Be an Encourager
Read 1 Timothy 4:6-16
Do not waste time arguing over godless ideas and old wives’ tales. Instead, train yourself to be godly. “Physical training is good, but training for godliness is much better, promising benefits in this life and in the life to come.” This is a trustworthy saying, and everyone should accept it. This is why we work hard and continue to struggle, for our hope is in the living God, who is the Savior of all people and particularly of all believers.
Teach these things and insist that everyone learn them. Don’t let anyone think less of you because you are young. Be an example to all believers in what you say, in the way you live, in your love, your faith, and your purity. Until I get there, focus on reading the Scriptures to the church, encouraging the believers, and teaching them.
Do not neglect the spiritual gift you received through the prophecy spoken over you when the elders of the church laid their hands on you. Give your complete attention to these matters. Throw yourself into your tasks so that everyone will see your progress. Keep a close watch on how you live and on your teaching. Stay true to what is right for the sake of your own salvation and the salvation of those who hear you.
(1 Timothy 4:7-16)
Timothy’s commission as a church leader was confirmed by prophecy (1 Timothy 1:18) and by the laying on of hands by the elders of the church. He was not a self-appointed leader. As a young leader in a church that had a lot of problems, he may have felt intimidated. But the elders and prophets encouraged him and charged him to use his spiritual gift responsibly. We can have the same effect on others.

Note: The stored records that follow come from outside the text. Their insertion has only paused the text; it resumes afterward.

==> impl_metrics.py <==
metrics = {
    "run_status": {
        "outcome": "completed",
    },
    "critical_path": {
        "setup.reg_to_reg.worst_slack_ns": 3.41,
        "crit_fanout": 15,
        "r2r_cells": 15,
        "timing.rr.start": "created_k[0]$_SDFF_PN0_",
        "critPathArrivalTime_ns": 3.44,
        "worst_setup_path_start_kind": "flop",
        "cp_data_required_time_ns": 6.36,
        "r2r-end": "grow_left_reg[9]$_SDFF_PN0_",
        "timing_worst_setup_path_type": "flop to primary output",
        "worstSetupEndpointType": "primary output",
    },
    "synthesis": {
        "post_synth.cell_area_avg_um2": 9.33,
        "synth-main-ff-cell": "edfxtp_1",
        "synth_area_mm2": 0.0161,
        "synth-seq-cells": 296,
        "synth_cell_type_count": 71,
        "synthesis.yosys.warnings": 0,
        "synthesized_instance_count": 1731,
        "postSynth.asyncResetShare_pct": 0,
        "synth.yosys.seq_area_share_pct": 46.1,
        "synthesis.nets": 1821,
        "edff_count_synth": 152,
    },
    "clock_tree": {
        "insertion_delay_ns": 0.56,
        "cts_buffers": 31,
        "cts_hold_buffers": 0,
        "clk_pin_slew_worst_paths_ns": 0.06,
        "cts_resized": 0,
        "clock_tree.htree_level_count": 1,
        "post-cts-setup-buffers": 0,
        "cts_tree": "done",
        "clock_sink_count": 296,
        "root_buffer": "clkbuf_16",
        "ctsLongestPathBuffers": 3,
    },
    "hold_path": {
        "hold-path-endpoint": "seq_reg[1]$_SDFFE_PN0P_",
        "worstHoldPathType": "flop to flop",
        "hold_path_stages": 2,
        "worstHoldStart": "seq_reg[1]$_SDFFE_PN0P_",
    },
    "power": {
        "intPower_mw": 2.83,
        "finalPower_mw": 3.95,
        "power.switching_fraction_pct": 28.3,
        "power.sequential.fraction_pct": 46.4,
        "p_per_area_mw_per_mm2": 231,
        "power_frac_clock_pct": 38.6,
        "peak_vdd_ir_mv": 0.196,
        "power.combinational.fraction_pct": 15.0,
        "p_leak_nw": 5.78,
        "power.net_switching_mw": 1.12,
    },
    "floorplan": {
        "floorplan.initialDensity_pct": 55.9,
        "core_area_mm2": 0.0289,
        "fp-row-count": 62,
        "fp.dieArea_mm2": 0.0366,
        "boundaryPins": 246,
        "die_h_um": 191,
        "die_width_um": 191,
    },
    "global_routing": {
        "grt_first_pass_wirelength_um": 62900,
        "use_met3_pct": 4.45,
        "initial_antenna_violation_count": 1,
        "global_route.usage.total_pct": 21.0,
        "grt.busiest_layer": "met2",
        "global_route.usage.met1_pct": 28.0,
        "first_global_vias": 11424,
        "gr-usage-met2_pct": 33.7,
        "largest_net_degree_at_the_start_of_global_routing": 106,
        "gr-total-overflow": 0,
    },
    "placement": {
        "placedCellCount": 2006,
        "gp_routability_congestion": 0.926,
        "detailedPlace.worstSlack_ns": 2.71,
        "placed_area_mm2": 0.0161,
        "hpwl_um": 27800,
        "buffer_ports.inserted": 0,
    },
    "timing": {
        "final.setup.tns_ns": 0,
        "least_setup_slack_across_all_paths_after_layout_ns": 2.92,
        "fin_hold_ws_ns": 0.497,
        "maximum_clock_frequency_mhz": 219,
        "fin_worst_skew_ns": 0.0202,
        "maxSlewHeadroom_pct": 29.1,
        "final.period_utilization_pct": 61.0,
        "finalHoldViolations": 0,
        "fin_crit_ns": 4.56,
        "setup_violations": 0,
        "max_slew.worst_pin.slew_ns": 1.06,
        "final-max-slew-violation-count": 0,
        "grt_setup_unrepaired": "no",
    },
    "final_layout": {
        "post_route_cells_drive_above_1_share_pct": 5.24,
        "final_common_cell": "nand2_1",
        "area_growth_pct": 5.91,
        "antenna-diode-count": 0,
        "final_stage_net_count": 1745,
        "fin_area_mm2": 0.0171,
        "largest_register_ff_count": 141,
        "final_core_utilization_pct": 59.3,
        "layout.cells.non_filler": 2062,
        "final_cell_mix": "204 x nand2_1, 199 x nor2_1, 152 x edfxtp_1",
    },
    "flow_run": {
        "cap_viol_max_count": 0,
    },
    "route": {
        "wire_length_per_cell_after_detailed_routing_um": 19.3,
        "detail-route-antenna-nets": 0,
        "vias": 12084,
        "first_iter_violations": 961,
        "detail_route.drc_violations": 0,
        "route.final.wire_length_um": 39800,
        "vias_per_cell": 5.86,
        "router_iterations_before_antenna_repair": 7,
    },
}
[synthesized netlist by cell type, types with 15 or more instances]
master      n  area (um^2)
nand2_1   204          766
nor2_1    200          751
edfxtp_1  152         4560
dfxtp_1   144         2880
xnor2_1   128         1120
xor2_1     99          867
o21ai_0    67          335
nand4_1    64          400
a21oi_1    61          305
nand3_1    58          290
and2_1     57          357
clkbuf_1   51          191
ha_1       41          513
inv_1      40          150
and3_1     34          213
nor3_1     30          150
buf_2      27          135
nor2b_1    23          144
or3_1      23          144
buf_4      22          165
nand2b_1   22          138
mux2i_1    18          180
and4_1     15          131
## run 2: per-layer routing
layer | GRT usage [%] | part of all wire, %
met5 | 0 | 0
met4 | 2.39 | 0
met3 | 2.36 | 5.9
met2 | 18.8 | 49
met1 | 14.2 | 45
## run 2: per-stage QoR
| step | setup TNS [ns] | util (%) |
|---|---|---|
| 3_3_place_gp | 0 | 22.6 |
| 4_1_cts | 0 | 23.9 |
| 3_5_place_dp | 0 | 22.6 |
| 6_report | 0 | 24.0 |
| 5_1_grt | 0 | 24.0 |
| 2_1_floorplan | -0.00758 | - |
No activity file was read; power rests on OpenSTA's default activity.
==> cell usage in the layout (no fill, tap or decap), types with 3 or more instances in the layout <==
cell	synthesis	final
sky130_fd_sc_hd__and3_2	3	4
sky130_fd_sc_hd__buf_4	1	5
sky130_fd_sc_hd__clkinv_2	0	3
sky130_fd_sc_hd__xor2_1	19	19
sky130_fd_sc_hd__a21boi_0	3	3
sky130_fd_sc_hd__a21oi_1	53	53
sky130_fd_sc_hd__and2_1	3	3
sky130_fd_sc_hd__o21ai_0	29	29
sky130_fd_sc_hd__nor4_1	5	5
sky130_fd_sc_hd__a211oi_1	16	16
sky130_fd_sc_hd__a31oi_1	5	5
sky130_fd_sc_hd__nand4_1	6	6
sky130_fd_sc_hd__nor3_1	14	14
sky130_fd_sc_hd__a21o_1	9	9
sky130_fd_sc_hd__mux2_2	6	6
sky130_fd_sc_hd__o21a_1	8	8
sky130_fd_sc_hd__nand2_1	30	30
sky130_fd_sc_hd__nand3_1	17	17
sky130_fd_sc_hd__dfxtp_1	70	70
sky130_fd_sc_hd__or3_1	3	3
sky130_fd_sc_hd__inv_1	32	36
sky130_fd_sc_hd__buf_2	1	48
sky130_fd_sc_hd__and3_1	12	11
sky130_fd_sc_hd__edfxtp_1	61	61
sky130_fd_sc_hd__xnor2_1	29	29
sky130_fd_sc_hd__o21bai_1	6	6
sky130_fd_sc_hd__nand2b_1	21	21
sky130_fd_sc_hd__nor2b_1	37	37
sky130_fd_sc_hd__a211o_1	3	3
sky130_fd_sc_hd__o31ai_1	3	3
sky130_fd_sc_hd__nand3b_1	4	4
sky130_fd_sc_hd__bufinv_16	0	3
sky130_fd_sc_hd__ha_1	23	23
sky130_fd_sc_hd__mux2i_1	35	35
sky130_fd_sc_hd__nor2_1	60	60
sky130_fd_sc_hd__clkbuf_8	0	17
===== src/sv/sfcr_pkg.sv =====
package sfcr_pkg;

    localparam logic [1:0] PH_HEADER = 2'd0;
    localparam logic [1:0] PH_SHORT  = 2'd1;
    localparam logic [1:0] PH_LONG   = 2'd2;

    localparam logic [1:0] ST_OK      = 2'd0;
    localparam logic [1:0] ST_BAD_LEN = 2'd1;
    localparam logic [1:0] ST_BAD_SUM = 2'd2;

    localparam logic [7:0]  LEN_SHORT  = 8'd7;
    localparam logic [7:0]  LEN_LONG   = 8'd8;
    localparam logic [2:0]  IDX_LENGTH = 3'd4;
    localparam logic [31:0] SYNC_RESET = 32'h1ACF_FC1D;

    typedef struct packed {
        logic [1:0] status;
        logic [7:0] command;
        logic [7:0] argument;
        logic       has_argument;
    } result_t;

endpackage


===== src/sv/sfcr_frame.sv =====
module sfcr_frame (
    input  logic                 clk,
    input  logic                 rst_n,
    input  logic [31:0]          sync_word,
    input  logic [7:0]           rx_byte,
    input  logic                 advance,
    output logic                 emit,
    output sfcr_pkg::result_t    result
);

    logic [1:0] phase_reg, phase_next;
    logic [2:0] idx_reg, idx_next;
    logic       match_reg, match_next;
    logic [7:0] xor_reg, xor_next;
    logic [7:0] cmd_reg, cmd_next;
    logic [7:0] arg_reg, arg_next;
    logic [7:0] expect_byte;
    logic       restart;

    always_comb
    begin
        case (idx_reg[1:0])
            2'd0:    expect_byte = sync_word[31:24];
            2'd1:    expect_byte = sync_word[23:16];
            2'd2:    expect_byte = sync_word[15:8];
            default: expect_byte = sync_word[7:0];
        endcase
    end

    always_comb
    begin
        phase_next = phase_reg;
        idx_next   = idx_reg;
        match_next = match_reg;
        xor_next   = xor_reg;
        cmd_next   = cmd_reg;
        arg_next   = arg_reg;
        restart    = 1'b0;
        emit       = 1'b0;
        result     = '0;
        case (phase_reg)
            sfcr_pkg::PH_SHORT:
            begin
                if (idx_reg == 3'd0)
                begin
                    cmd_next = rx_byte;
                    xor_next = xor_reg ^ rx_byte;
                    idx_next = 3'd1;
                end
                else
                begin
                    restart = 1'b1;
                    emit    = 1'b1;
                    if (rx_byte == xor_reg)
                    begin
                        result.status  = sfcr_pkg::ST_OK;
                        result.command = cmd_reg;
                    end
                    else
                        result.status = sfcr_pkg::ST_BAD_SUM;
                end
            end
            sfcr_pkg::PH_LONG:
            begin
                if (idx_reg == 3'd0)
                begin
                    cmd_next = rx_byte;
                    xor_next = xor_reg ^ rx_byte;
                    idx_next = 3'd1;
                end
                else if (idx_reg == 3'd1)
                begin
                    arg_next = rx_byte;
                    xor_next = xor_reg ^ rx_byte;
                    idx_next = 3'd2;
                end
                else
                begin
                    restart = 1'b1;
                    emit    = 1'b1;
                    if (rx_byte == xor_reg)
                    begin
                        result.status       = sfcr_pkg::ST_OK;
                        result.command      = cmd_reg;
                        result.argument     = arg_reg;
                        result.has_argument = 1'b1;
                    end
                    else
                        result.status = sfcr_pkg::ST_BAD_SUM;
                end
            end
            default:
            begin
                if (idx_reg < sfcr_pkg::IDX_LENGTH)
                begin
                    if (rx_byte != expect_byte)
                        match_next = 1'b0;
                    xor_next   = xor_reg ^ rx_byte;
                    idx_next   = idx_reg + 3'd1;
                    phase_next = sfcr_pkg::PH_HEADER;
                end
                else if (!match_reg)
                    restart = 1'b1;
                else if (rx_byte == sfcr_pkg::LEN_SHORT || rx_byte == sfcr_pkg::LEN_LONG)
                begin
                    xor_next   = xor_reg ^ rx_byte;
                    phase_next = (rx_byte == sfcr_pkg::LEN_SHORT) ?
                                 sfcr_pkg::PH_SHORT : sfcr_pkg::PH_LONG;
                    idx_next   = 3'd0;
                end
                else
                begin
                    restart       = 1'b1;
                    emit          = 1'b1;
                    result.status = sfcr_pkg::ST_BAD_LEN;
                end
            end
        endcase
        if (restart)
        begin
            phase_next = sfcr_pkg::PH_HEADER;
            idx_next   = 3'd0;
            match_next = 1'b1;
            xor_next   = 8'd0;
            cmd_next   = 8'd0;
            arg_next   = 8'd0;
        end
    end

    always_ff @(posedge clk or negedge rst_n)
    begin
        if (!rst_n)
        begin
            phase_reg <= sfcr_pkg::PH_HEADER;
            idx_reg   <= 3'd0;
            match_reg <= 1'b1;
            xor_reg   <= 8'd0;
            cmd_reg   <= 8'd0;
            arg_reg   <= 8'd0;
        end
        else if (advance)
        begin
            phase_reg <= phase_next;
            idx_reg   <= idx_next;
            match_reg <= match_next;
            xor_reg   <= xor_next;
            cmd_reg   <= cmd_next;
            arg_reg   <= arg_next;
        end
    end

endmodule


===== src/sv/sfcr_out_reg.sv =====
module sfcr_out_reg (
    input  logic                 clk,
    input  logic                 rst_n,
    input  logic                 load,
    input  sfcr_pkg::result_t    result,
    input  logic                 out_stall,
    output logic                 ready,
    output logic                 out_valid,
    output sfcr_pkg::result_t    data
);

    logic              valid_reg;
    sfcr_pkg::result_t data_reg;

    assign ready     = !valid_reg || !out_stall;
    assign out_valid = valid_reg;
    assign data      = data_reg;

    always_ff @(posedge clk or negedge rst_n)
    begin
        if (!rst_n)
            valid_reg <= 1'b0;
        else if (load)
            valid_reg <= 1'b1;
        else if (!out_stall)
            valid_reg <= 1'b0;
    end

    always_ff @(posedge clk)
    begin
        if (load)
            data_reg <= result;
    end

endmodule


===== src/sv/sync_framed_command_receiver.sv =====
// Sync-word framed command receiver, XOR checksum.
// A frame's last byte goes through the input register, then the result register.
// Throughput: one byte per cycle while in_stall is low; an input register and the
// result register let one byte enter while a result is held by out_stall.
// Reset (rst_n, async low): header search restarts, sync_word = 0x1ACFFC1D.
module sync_framed_command_receiver (
    input  logic        clk,
    input  logic        rst_n,
    input  logic        cfg_write,
    input  logic [31:0] cfg_data,
    input  logic        in_valid,
    output logic        in_stall,
    input  logic [7:0]  rx_byte,
    output logic        out_valid,
    input  logic        out_stall,
    output logic [1:0]  status,
    output logic [7:0]  command,
    output logic [7:0]  argument,
    output logic        has_argument
);

    logic [31:0]       sync_reg;
    logic              in_valid_reg;
    logic [7:0]        in_byte_reg;
    logic              accept;
    logic              advance;
    logic              emit;
    logic              out_ready;
    sfcr_pkg::result_t frame_result;
    sfcr_pkg::result_t out_data;

    assign advance  = in_valid_reg && (!emit || out_ready);
    assign in_stall = in_valid_reg && !advance;
    assign accept   = in_valid && !in_stall;

    always_ff @(posedge clk or negedge rst_n)
    begin
        if (!rst_n)
        begin
            sync_reg     <= sfcr_pkg::SYNC_RESET;
            in_valid_reg <= 1'b0;
        end
        else
        begin
            if (cfg_write)
                sync_reg <= cfg_data;
            if (accept)
                in_valid_reg <= 1'b1;
            else if (advance)
                in_valid_reg <= 1'b0;
        end
    end

    always_ff @(posedge clk)
    begin
        if (accept)
            in_byte_reg <= rx_byte;
    end

    sfcr_frame u_frame (
        .clk       (clk),
        .rst_n     (rst_n),
        .sync_word (sync_reg),
        .rx_byte   (in_byte_reg),
        .advance   (advance),
        .emit      (emit),
        .result    (frame_result)
    );

    sfcr_out_reg u_out (
        .clk       (clk),
        .rst_n     (rst_n),
        .load      (advance && emit),
        .result    (frame_result),
        .out_stall (out_stall),
        .ready     (out_ready),
        .out_valid (out_valid),
        .data      (out_data)
    );

    assign status       = out_data.status;
    assign command      = out_data.command;
    assign argument     = out_data.argument;
    assign has_argument = out_data.has_argument;

endmodule


===== config.mk =====
export PLATFORM = sky130hd
export DESIGN_NAME = sync_framed_command_receiver
export DESIGN_NICKNAME = d
export VERILOG_FILES = /design/src/sv/sfcr_pkg.sv /design/src/sv/sfcr_frame.sv /design/src/sv/sfcr_out_reg.sv /design/src/sv/sync_framed_command_receiver.sv
export SDC_FILE = /design/constraint.sdc
export NUM_CORES = 1
export LEC_CHECK = 0
export BUFFER_PORTS_ARGS = -buffer_cell sky130_fd_sc_hd__buf_2
export CORE_ASPECT_RATIO = 1.4
export CORE_UTILIZATION = 45
export DETAILED_ROUTE_END_ITERATION = 10
export MAX_ROUTING_LAYER = met4
export PLACE_DENSITY = 0.68
export SYNTH_ARGS = -nofsm -noshare
export SYNTH_HDL_FRONTEND = slang
export SYNTH_HIERARCHICAL = 1
export SYNTH_SLANG_ARGS = --single-unit
export TNS_END_PERCENT = 1

===== constraint.sdc =====
create_clock -name clk -period 3.1 [get_ports clk]
set_input_delay 0.31 -clock clk [delete_from_list [all_inputs] [get_ports clk]]
set_output_delay 0.31 -clock clk [all_outputs]
set_load 0.03 [all_outputs]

Each day we have many opportunities to support and inspire discouraged family members, fellow workers, and even total strangers. Paul modeled six important principles to help us encourage others: (1) Begin with encouragement. People who know we will encourage them will be happy to work with us. (2) Expect of others only what you expect of yourself. People will resist being held to unfair standards. (3) Develop expectations of others with consideration for their skills, maturity, and experience. People will reject or fail to meet expectations that do not fit them. Be patient with distracted or slow learners. (4) Monitor your expectations of others. Changing circumstances sometimes require revised or reduced expectations. (5) Clarify your expectations with others. People are not likely to hit a target that no one has identified. (6) End with encouragement. People love to be thanked for a job well done.